MODELING AND OPTIMIZATION OF A MICROPARTICLES SEPARATION-CLASSIFICATION PROCESS

CECILIA I PAULO; EUGENIA BORSA; M. SOLEDAD DIAZ; MIRTA R. BARBOSA

La Plata

Workshop; Pan-American Advanced Studies Institute (PASI 2014) on Frontiers in Particulate Media: From Fundamentals to Applications; 2014

National Science Foundation (USA), Department of Energy (USA), New Jersey Institute of Tecnology, CONICET La Plata, Universidad Tecnológica Nacional - Facultad Regional La Plata.
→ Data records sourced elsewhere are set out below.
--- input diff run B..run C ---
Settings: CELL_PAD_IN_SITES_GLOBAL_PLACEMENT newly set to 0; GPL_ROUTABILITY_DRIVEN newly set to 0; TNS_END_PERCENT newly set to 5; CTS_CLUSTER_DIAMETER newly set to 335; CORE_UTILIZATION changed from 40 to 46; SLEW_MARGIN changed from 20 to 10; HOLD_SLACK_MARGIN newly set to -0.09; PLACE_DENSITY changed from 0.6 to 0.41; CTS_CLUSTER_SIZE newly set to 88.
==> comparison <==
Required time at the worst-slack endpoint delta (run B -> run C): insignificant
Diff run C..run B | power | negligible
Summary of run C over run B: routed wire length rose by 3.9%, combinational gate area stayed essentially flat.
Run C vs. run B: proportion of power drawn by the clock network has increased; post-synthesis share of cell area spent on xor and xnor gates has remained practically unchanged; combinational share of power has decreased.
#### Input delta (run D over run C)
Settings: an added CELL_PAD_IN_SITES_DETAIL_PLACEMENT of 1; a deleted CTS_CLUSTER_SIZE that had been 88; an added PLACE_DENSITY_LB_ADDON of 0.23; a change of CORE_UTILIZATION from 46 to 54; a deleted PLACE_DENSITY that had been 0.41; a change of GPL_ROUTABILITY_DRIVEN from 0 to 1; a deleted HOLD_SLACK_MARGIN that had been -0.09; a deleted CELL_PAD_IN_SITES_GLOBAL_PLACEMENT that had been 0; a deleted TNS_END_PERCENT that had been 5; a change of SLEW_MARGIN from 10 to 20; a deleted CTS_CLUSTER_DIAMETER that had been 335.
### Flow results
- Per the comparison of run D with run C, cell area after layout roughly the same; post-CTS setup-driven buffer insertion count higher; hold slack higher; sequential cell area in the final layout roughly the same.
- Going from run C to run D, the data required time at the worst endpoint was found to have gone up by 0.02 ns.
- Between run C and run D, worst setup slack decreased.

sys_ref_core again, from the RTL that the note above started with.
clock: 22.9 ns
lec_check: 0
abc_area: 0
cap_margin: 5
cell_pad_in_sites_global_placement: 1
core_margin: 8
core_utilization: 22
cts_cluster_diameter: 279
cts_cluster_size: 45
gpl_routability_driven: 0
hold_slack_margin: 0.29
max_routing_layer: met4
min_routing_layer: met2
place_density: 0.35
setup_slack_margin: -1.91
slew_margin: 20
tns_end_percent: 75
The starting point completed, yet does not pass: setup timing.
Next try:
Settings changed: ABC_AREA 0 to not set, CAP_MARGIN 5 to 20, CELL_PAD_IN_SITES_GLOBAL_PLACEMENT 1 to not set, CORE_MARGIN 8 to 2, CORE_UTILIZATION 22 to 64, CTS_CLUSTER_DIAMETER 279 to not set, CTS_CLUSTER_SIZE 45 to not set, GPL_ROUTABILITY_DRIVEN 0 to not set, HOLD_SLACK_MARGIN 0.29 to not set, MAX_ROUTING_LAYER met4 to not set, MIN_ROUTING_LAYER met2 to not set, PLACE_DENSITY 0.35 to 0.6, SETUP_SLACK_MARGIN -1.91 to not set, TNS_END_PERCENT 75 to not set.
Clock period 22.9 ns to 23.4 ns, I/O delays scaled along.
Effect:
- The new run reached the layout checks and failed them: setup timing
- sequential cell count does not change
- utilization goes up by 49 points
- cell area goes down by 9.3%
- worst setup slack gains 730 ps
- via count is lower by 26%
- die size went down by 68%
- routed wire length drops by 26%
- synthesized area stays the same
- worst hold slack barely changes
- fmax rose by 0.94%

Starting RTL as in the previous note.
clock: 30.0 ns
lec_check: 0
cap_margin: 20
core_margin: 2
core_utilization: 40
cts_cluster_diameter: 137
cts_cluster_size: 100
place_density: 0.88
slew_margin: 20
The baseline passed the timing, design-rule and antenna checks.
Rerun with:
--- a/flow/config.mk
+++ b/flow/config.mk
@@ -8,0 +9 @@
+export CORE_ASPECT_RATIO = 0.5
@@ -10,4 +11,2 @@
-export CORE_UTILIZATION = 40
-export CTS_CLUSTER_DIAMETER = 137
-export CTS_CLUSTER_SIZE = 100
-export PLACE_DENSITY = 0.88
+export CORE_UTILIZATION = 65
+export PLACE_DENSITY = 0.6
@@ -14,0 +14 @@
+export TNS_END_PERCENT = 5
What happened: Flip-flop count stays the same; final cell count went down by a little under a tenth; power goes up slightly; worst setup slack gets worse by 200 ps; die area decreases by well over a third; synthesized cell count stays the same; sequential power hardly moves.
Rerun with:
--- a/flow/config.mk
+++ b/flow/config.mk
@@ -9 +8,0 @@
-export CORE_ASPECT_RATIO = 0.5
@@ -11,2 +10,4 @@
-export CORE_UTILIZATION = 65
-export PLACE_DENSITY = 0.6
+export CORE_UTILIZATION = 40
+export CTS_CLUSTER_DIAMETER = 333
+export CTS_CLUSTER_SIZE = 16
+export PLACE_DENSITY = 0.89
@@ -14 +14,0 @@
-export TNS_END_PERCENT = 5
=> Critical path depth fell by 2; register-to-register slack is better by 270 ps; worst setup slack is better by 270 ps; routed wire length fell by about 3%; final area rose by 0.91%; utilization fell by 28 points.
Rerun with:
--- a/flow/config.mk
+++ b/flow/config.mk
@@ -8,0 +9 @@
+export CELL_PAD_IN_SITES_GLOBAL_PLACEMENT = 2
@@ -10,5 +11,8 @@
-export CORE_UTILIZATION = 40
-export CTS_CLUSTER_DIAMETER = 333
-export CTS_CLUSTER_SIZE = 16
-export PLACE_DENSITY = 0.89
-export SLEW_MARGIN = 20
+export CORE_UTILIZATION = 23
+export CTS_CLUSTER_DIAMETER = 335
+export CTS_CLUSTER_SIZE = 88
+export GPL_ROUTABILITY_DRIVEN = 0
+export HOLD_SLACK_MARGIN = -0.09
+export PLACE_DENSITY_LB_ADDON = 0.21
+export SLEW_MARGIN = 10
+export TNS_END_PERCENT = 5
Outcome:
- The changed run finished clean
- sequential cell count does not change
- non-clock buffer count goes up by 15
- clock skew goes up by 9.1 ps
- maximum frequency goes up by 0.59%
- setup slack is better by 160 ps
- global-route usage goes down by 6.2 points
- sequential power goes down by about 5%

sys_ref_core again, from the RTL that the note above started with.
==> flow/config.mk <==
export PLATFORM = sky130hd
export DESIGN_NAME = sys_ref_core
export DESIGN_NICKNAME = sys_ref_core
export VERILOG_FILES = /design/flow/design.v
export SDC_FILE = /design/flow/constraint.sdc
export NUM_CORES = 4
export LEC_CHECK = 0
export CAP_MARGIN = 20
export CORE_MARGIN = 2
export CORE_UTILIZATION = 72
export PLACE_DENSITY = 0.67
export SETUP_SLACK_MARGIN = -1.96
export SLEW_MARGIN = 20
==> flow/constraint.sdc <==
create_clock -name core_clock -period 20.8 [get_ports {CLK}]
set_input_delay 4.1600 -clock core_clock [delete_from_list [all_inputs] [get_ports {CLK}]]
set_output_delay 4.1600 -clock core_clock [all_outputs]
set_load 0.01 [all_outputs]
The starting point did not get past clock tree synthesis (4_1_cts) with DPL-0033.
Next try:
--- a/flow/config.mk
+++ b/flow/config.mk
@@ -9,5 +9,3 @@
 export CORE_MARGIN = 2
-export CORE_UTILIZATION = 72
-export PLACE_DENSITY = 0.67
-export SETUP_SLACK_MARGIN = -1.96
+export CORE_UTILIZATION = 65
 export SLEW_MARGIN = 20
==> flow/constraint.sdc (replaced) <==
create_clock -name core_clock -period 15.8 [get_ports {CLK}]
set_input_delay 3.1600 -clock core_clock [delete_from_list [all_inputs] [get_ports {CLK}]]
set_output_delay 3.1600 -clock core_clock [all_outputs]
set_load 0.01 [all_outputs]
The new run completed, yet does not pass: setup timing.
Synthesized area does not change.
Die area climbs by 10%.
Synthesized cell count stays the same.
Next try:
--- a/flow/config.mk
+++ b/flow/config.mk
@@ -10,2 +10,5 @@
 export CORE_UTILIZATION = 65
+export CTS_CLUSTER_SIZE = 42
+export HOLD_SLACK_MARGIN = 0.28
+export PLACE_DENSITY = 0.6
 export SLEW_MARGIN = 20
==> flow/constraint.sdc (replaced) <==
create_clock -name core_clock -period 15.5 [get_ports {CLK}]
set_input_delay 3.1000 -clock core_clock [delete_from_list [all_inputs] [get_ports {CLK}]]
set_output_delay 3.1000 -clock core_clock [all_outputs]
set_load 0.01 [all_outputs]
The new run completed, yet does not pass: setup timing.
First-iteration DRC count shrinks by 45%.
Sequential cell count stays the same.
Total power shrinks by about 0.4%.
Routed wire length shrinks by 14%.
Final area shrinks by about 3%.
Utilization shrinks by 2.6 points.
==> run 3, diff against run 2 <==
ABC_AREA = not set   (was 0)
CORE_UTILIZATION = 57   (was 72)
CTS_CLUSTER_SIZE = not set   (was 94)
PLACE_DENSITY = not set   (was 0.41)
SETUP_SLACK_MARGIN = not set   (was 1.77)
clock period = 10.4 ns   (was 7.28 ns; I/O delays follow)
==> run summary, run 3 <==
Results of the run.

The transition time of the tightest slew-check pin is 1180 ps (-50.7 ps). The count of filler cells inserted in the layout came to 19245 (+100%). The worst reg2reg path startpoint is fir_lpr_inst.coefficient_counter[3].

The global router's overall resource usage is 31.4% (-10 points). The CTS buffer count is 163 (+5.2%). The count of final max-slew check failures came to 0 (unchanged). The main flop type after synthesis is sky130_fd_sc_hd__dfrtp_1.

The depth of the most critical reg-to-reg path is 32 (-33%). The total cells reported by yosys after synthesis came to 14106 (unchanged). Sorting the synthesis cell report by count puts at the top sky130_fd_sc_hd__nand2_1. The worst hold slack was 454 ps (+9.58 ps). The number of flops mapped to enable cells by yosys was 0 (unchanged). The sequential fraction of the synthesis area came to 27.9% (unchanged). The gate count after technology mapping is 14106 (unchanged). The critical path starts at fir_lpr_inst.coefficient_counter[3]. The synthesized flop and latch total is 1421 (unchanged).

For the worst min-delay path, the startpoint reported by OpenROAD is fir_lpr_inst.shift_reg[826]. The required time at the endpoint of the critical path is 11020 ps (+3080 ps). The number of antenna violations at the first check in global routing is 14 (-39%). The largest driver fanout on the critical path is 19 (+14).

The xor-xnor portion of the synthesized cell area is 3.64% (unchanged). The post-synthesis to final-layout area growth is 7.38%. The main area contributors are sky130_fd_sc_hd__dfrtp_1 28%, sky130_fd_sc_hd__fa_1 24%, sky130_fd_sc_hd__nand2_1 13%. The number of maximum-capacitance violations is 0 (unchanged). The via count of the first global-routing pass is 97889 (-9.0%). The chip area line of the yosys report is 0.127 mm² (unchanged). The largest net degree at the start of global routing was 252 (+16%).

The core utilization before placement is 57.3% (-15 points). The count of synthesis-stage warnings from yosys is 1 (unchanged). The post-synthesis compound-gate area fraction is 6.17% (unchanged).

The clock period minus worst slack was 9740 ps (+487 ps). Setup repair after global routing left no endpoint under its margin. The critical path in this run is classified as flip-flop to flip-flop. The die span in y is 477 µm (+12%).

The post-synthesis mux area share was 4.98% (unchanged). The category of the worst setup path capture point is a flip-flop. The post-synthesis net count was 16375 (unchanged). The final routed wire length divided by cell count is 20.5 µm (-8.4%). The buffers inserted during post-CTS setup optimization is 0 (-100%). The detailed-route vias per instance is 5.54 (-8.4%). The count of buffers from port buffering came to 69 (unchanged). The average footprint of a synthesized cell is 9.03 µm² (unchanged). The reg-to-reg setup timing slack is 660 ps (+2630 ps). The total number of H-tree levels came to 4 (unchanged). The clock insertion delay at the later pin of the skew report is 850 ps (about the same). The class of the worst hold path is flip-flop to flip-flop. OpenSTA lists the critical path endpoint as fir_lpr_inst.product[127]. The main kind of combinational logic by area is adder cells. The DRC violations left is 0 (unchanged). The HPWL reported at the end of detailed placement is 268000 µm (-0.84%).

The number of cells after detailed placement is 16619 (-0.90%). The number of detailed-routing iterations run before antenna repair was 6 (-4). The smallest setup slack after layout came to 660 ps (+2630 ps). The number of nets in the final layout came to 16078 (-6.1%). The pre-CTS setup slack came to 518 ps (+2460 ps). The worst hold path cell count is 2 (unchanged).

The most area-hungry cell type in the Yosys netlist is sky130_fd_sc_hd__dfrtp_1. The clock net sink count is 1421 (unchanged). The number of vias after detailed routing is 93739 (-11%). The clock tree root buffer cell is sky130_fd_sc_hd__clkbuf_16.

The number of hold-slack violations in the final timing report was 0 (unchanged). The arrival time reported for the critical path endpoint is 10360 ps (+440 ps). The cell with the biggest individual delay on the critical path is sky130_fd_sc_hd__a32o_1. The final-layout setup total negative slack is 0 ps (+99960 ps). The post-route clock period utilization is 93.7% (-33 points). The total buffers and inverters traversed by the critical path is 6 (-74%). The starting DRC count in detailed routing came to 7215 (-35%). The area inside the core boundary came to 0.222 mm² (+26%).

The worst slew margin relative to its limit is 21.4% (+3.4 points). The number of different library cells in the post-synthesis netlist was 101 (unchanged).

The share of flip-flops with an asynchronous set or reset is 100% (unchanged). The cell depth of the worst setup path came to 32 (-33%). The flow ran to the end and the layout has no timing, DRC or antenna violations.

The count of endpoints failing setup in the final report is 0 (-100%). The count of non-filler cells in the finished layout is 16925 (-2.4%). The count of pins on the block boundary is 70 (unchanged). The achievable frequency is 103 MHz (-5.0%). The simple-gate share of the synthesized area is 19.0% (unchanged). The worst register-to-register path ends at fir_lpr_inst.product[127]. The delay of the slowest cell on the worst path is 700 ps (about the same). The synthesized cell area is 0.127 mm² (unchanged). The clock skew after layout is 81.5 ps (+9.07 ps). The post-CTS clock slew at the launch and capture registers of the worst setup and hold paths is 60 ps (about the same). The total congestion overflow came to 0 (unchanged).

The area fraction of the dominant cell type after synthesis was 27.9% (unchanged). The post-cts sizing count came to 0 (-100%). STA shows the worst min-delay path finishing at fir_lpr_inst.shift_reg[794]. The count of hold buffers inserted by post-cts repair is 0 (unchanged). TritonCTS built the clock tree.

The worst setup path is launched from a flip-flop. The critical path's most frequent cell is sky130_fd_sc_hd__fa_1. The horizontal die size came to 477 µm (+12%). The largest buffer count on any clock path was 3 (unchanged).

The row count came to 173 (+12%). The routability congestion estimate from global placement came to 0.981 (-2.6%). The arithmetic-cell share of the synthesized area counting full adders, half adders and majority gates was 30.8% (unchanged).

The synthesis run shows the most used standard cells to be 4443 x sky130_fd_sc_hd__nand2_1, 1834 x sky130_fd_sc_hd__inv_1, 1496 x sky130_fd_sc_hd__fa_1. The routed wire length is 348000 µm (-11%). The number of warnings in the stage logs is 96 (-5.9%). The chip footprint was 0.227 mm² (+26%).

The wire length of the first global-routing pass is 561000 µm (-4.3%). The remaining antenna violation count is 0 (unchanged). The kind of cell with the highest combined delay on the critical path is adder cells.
==> run R: inputs <==
==> flow/design.v <==
`timescale 1ns / 1ps
module uart_rx(
               input               clk          ,		 
               input               rst_n        ,	
               input               din          ,
               output  reg [7:0]    dout         ,		
               output  reg         dout_vld     
               );
parameter    	   BPS	  =	217;	 
reg   [14:0]        cnt0         ;
wire                add_cnt0     ;
wire                end_cnt0     ;
reg   [ 3:0]        cnt1         ;
wire                add_cnt1     ;
wire                end_cnt1     ;
reg                 rx0          ;	
reg                 rx1          ;	
reg                 rx2          ;	
wire                rx_en        ;
reg                 flag_add     ;
always @ (posedge clk or negedge rst_n) begin
	if(!rst_n) begin
		rx0 <= 1'b1;
        rx1 <= 1'b1;
        rx2 <= 1'b1;
	end
	else begin
		rx0 <= din;
        rx1 <= rx0;
        rx2 <= rx1;
	end
end
assign rx_en = rx2 & ~rx1;	
always @(posedge clk or negedge rst_n)begin
    if(!rst_n)begin
        cnt0 <= 0;
    end
    else if(add_cnt0)begin
        if(end_cnt0)
            cnt0 <= 0;
        else
            cnt0 <= cnt0 + 1;
    end
end
assign add_cnt0 = flag_add;
assign end_cnt0 = add_cnt0 && cnt0==BPS-1 ;
always @(posedge clk or negedge rst_n)begin 
    if(!rst_n)begin
        cnt1 <= 0;
    end
    else if(add_cnt1)begin
        if(end_cnt1)
            cnt1 <= 0;
        else
            cnt1 <= cnt1 + 1;
    end
end
assign add_cnt1 = end_cnt0;
assign end_cnt1 = add_cnt1 && cnt1==9-1 ;  
always @ (posedge clk or negedge rst_n)begin
	if(!rst_n) begin
		flag_add <= 1'b0;
	end
	else if(rx_en) begin		
		flag_add <= 1'b1;	
	end
    else if(end_cnt1) begin		
		flag_add <= 1'b0;	
	end
end
always @ (posedge clk or negedge rst_n)begin
	if(!rst_n) begin
		dout <= 8'd0;
	end
	else if(add_cnt0 && cnt0==BPS/2-1 && cnt1!=0) begin		 
	    dout[cnt1-1]<= rx2 ;
	end
end
always @ (posedge clk or negedge rst_n)begin
	if(!rst_n) begin
		dout_vld <= 1'b0;
	end
    else if(end_cnt1) begin		
		dout_vld <= 1'b1;	
	end
	else begin	
        dout_vld <= 1'b0;			
	end
end
endmodule
`timescale 1ns / 1ps
module uart_tx(
                 input             clk    ,			
                 input             rst_n  ,		
                 input [7:0]       din    ,
                 input             din_vld,	  
                 output reg        rdy    ,   
                 output reg        dout   
             );
parameter         BPS    = 217;
reg   [7:0]       tx_data_tmp;	
reg               flag_add   ;
reg   [14:0]      cnt0       ;
wire              add_cnt0   ;
wire              end_cnt0   ;
reg   [ 3:0]      cnt1       ;
wire              add_cnt1   ;
wire              end_cnt1   ;
wire  [ 9:0]      data       ;
always  @(posedge clk or negedge rst_n)begin
    if(rst_n==1'b0)begin
        flag_add <= 0;
    end
    else if(flag_add==0 && din_vld)begin
        flag_add <= 1;
    end
    else if(end_cnt1)begin
        flag_add <= 0;
    end
end
always @(posedge clk or negedge rst_n)begin
    if(!rst_n)begin
        cnt0 <= 0;
    end
    else if(add_cnt0)begin
        if(end_cnt0)
            cnt0 <= 0;
        else
            cnt0 <= cnt0 + 1;
    end
end
assign add_cnt0 = flag_add;
assign end_cnt0 = add_cnt0 && cnt0==BPS-1 ;
always @(posedge clk or negedge rst_n)begin 
    if(!rst_n)begin
        cnt1 <= 0;
    end
    else if(add_cnt1)begin
        if(end_cnt1)
            cnt1 <= 0;
        else
            cnt1 <= cnt1 + 1;
    end
end
assign add_cnt1 = end_cnt0;
assign end_cnt1 = add_cnt1 && cnt1==10-1 ;
always @ (posedge clk or negedge rst_n) begin
	if(!rst_n) begin
		tx_data_tmp <=8'd0;
	end
	else if(flag_add==1'b0 && din_vld) begin	
		tx_data_tmp <= din;	
	end
end
always @ (posedge clk or negedge rst_n) begin
	if(!rst_n) begin
		dout <= 1'b1;
	end
	else if(add_cnt0 && cnt0==1-1)begin
        dout<= data[cnt1];
    end 
end
assign  data = {1'b1,tx_data_tmp,1'b0};  
always  @(*)begin
    if(din_vld || flag_add)
        rdy = 1'b0;
    else
        rdy = 1'b1;
end
endmodule
module  uart_top(
								input  clk,
								input  rst_n,
								input  din,
								input sw8,
								output  reg  [23:0] pic_out,
								output  reg [16:0] addr,
								output  reg wr_ram,
								output  tx,
								output  reg pic_done,    
								output  reg  pic_download,    
								output  reg [7:0] rgb_led
								);
	wire   dout_vld;
	wire  [7:0] dout;
	reg [3:0] code_p;
	reg  [4:0]  cnt;
	reg  [3:0]  state;
	wire  [3:0]  code;
	wire [7:0]  temp;
	reg [23:0] pic_reg;
	parameter  monitor=0;   
	parameter  second=1 ;
	parameter  third=2 ;
	parameter   fouth=3;
	parameter   fiveth=4;
	parameter   sixth=5;
	parameter   send=6;
	parameter   stop=7;
	assign temp=(dout>8'd57)?(dout-8'd87):(dout-8'd48);
	assign code=temp[3:0];
	always  @ (posedge clk or negedge rst_n)
	    begin
			if  (!rst_n)
			   begin
			      state<=monitor;
				  wr_ram<=1;
				  pic_out<=0;
				  addr<=0;
				  pic_done<=0;
				  end
			else
	case (state)
	monitor:	begin
				   if (dout_vld)
						begin
						    wr_ram<=1;	
							pic_reg[23:20]<=code;
							state<=second;
							code_p<=code;
						end
				 else
				          state<=monitor;
					end
	second:	begin
					if (dout_vld)
							begin
								pic_reg[19:16]<=code;
								state<=third;
								rgb_led<={code_p,code};
							end
					else
							state<=second;
					end
		third:		begin
					if (dout_vld)
						begin
							pic_reg[15:12]<=code;
							state<=fouth;
							code_p<=code;
						end
					else
						state<=third;
					end
		fouth:		begin
					if (dout_vld)
						begin
							pic_reg[11:8]<=code;
							state<=fiveth;
							rgb_led<={code_p,code};
						end
					else
						state<=fouth;
					end
		fiveth:		begin
					if (dout_vld)
						begin
							pic_reg[7:4]<=code;
							state<=sixth;
							code_p<=code;
						end
					else
						state<=fiveth;
					end
        sixth:		begin
					if (dout_vld)
						begin
							pic_reg[3:0]<=code;
							state<=send;
							rgb_led<={code_p,code};
						end
					else
						state<=sixth;
					end
		send: 	 begin
						wr_ram<=0;
						pic_out<=pic_reg;
						if (addr<479)
							begin
								addr<=addr+1;								
								pic_done<=0;
								state<=monitor;
							end
			         else if (addr==479)
					        begin								 
							     addr<=0;		
								 pic_done<=1;
								 state<=stop;								
							end	 
						end
		stop:  begin
					if  (sw8==1)
					    state<=monitor;
					else
						begin
						state<=stop;
						end
				  end
		     endcase
		end
		always  @ (posedge  clk or negedge rst_n)
		    begin
				if (!rst_n)
					cnt<=0;
				else if (state==send)
				    cnt<=cnt+1;
			    else 
					cnt<=cnt;
			end
		always  @ (posedge  clk or negedge rst_n)
			begin
				if (!rst_n)
					pic_download<=1;
		   else if (cnt>=15)
					pic_download<=0;
			else
					pic_download<=1;
			end
		uart_rx #(.BPS(16)) uart_rx(
								.clk(clk),
								.rst_n(rst_n),
								.din(din),
								.dout(dout),
								.dout_vld(dout_vld)
								);
	   uart_tx #(.BPS(16)) uart_tx(
                              .clk(clk)    ,			
                              .rst_n(rst_n)  ,		
							  .din_vld(dout_vld)    ,
							  .din(dout),
							  .dout(tx),
							  .rdy()
							); 
		endmodule 
==> flow/run.sh <==
#!/bin/bash
# the make line also repeats each setting of config.mk as NAME=value (left out here)
make -C /OpenROAD-flow-scripts/flow DESIGN_CONFIG=/design/flow/config.mk WORK_HOME=/design/flow/orfs CLKGATE_MAP_FILE= finish
==> flow/config.mk <==
export PLATFORM = sky130hd
export DESIGN_NAME = uart_top
export DESIGN_NICKNAME = uart_top
export VERILOG_FILES = /design/flow/design.v
export SDC_FILE = /design/flow/constraint.sdc
export NUM_CORES = 4
export LEC_CHECK = 0
export CAP_MARGIN = 30
export CELL_PAD_IN_SITES_DETAIL_PLACEMENT = 2
export CELL_PAD_IN_SITES_GLOBAL_PLACEMENT = 3
export CORE_MARGIN = 4
export CORE_UTILIZATION = 61
export CTS_CLUSTER_DIAMETER = 253
export CTS_CLUSTER_SIZE = 86
export GPL_ROUTABILITY_DRIVEN = 1
export GPL_TIMING_DRIVEN = 0
export HOLD_SLACK_MARGIN = 0.02
export MAX_ROUTING_LAYER = met5
export PLACE_DENSITY_LB_ADDON = 0.07
export SLEW_MARGIN = 20
export TNS_END_PERCENT = 20
==> flow/constraint.sdc <==
create_clock -name core_clock -period 3.42 [get_ports {clk}]
set_input_delay 0.6840 -clock core_clock [delete_from_list [all_inputs] [get_ports {clk}]]
set_output_delay 0.6840 -clock core_clock [all_outputs]
set_load 0.01 [all_outputs]
==> run K (differences from run R) <==
==> flow/config.mk (replaced) <==
export PLATFORM = sky130hd
export DESIGN_NAME = uart_top
export DESIGN_NICKNAME = uart_top
export VERILOG_FILES = /design/flow/design.v
export SDC_FILE = /design/flow/constraint.sdc
export NUM_CORES = 4
export LEC_CHECK = 0
export ABC_AREA = 1
export CAP_MARGIN = 35
export CORE_MARGIN = 2
export CORE_UTILIZATION = 70
export CTS_CLUSTER_SIZE = 23
export SLEW_MARGIN = 20
==> flow/constraint.sdc (replaced) <==
create_clock -name core_clock -period 2.04 [get_ports {clk}]
set_input_delay 0.4080 -clock core_clock [delete_from_list [all_inputs] [get_ports {clk}]]
set_output_delay 0.4080 -clock core_clock [all_outputs]
set_load 0.01 [all_outputs]
==> out/metrics.cfg <==
[floorplanning]
die_h_um = 104.1
core_um2 = 9774
die_w_um = 104.1

[sta]
fin_ws_ns = -0.7882
holdWs_ns = -0.02391
hold_violations = 36
setup_violations = 27

[synthesis]
fp_nets = 773
yosys-stat-area_um2 = 7017
fa_ha_area_share_pct = 3.923
yosysSeqAreaShare_pct = 57.61

[status]
status = failed layout checks
violatedChecks = hold timing, setup timing

-- figures above: run K

==> out/metrics.cfg <==
[synthesis]
yosys-stat-area_um2 = 6656
yosysSeqAreaShare_pct = 60.73

[floorplanning]
core_um2 = 10460
die_w_um = 112.5
die_h_um = 112.5

[status]
lastStage = global placement without I/O
firstError = [ERROR FLW-0024] Place density exceeds 1.0 (current PLACE_DENSITY_LB_ADDON =  0.07). Please check if the value of  PLACE_DENSITY_LB_ADDON is between 0 and 0.99.
status = aborted with a tool error

-- figures above: run R
## job 4886
## smm
module smm(input clk, reset,
           input [7:0] readdata,
           output we, 
			  output [15:0] address,
			  output [7:0] writedata);
wire buffR, buffIR, buffAH, mdamux, buffAL, adrmux, srcbmux;
wire [1:0] pcmux, acmux;
wire [2:0] aluop;
wire [15:0] addr;
wire [7:0] wdata, instr;
wire zero;
datapath dp(clk, reset, we, buffIR, buffAH, buffAL, buffR, srcbmux, adrmux, acmux, pcmux, aluop, readdata, addr, wdata, instr, zero);
controller cu(clk, reset, zero, instr, buffIR, buffAH, buffAL, buffR, srcbmux, adrmux, we, pcmux, acmux, aluop);
assign writedata = wdata;
assign address = addr;
endmodule
==> flow/config.mk <==
export PLATFORM = sky130hd
export DESIGN_NAME = smm
export DESIGN_NICKNAME = smm
export VERILOG_FILES = /design/flow/design.v
export SDC_FILE = /design/flow/constraint.sdc
export NUM_CORES = 4
export LEC_CHECK = 0
export ABC_AREA = 1
export CAP_MARGIN = 0
export CELL_PAD_IN_SITES_GLOBAL_PLACEMENT = 0
export CORE_ASPECT_RATIO = 0.91
export CORE_MARGIN = 2
export CORE_UTILIZATION = 70
export CTS_CLUSTER_DIAMETER = 261
export CTS_CLUSTER_SIZE = 15
export GPL_TIMING_DRIVEN = 1
export HOLD_SLACK_MARGIN = 0.21
export PLACE_DENSITY_LB_ADDON = 0.11
export SETUP_SLACK_MARGIN = 0.72
export SLEW_MARGIN = 10
==> flow/constraint.sdc <==
create_clock -name core_clock -period 3.85 [get_ports {clk}]
set_input_delay 0.7700 -clock core_clock [delete_from_list [all_inputs] [get_ports {clk}]]
set_output_delay 0.7700 -clock core_clock [all_outputs]
set_load 0.01 [all_outputs]
run.sh (not shown) runs the stock make flow with config.mk's settings and CLKGATE_MAP_FILE=.
Job 4886 | ERROR | global routing (5_1_grt)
In this paper a nonlinear programming problem (NLP) was developed to optimize the microparticles separation and classification process, for a diameters range of 0.1-1,000 µm. The units included in the process are a powder feeder, a high efficiency cyclone, a bag filter and a fan that drives the movement of air and particulates from the feeder to the filter. The cases studied involve two particulate materials: dolomite and limestone, each one with three different particles size distributions; fifteen initials powder concentrations, varying between 2 and 20,000 g/m3 of air feeding the process; and three different types of design models for high efficiency cyclones: Stairmand, Swift and Echeverri Londoño. Different models of cyclone separation efficiency were analyzed and compared. Equations for the filter efficiency, fan and powder feeder operations were also added to the NLP model. Mass and energy balances were formulated and solve for a 2.4 m3/s air flow process. The mass fractions expressions corresponding to the outlet streams of cyclone and filter were derived taking into account the equipments efficiencies. These nonlinear expressions and the design constraints of each model design were incorporated into the optimization problem.The NLP formulated for each case, including 104 continuous variables and 83 equations, was implemented in GAMS and solved with CONOPT. The numerical results show that the separation efficiency increases with the initial microparticles concentration feeding to the process, for all the cases analyzed. The cyclone Swift proved the optimal cyclone efficiency value 93.3%, for the maximum particle concentration studied, reaching an overall process efficiency of 96.7%. The proposed nonlinear model has provided useful information for better understanding of the overall microparticles separation-classification process. Moreover, it is a valuable tool for the optimal design of these processes, due to its versatility to work at different operating conditions and different materials. The use of computational tools and constraint-based optimization has proven to be an effective method to adequately predict the behavior of the system.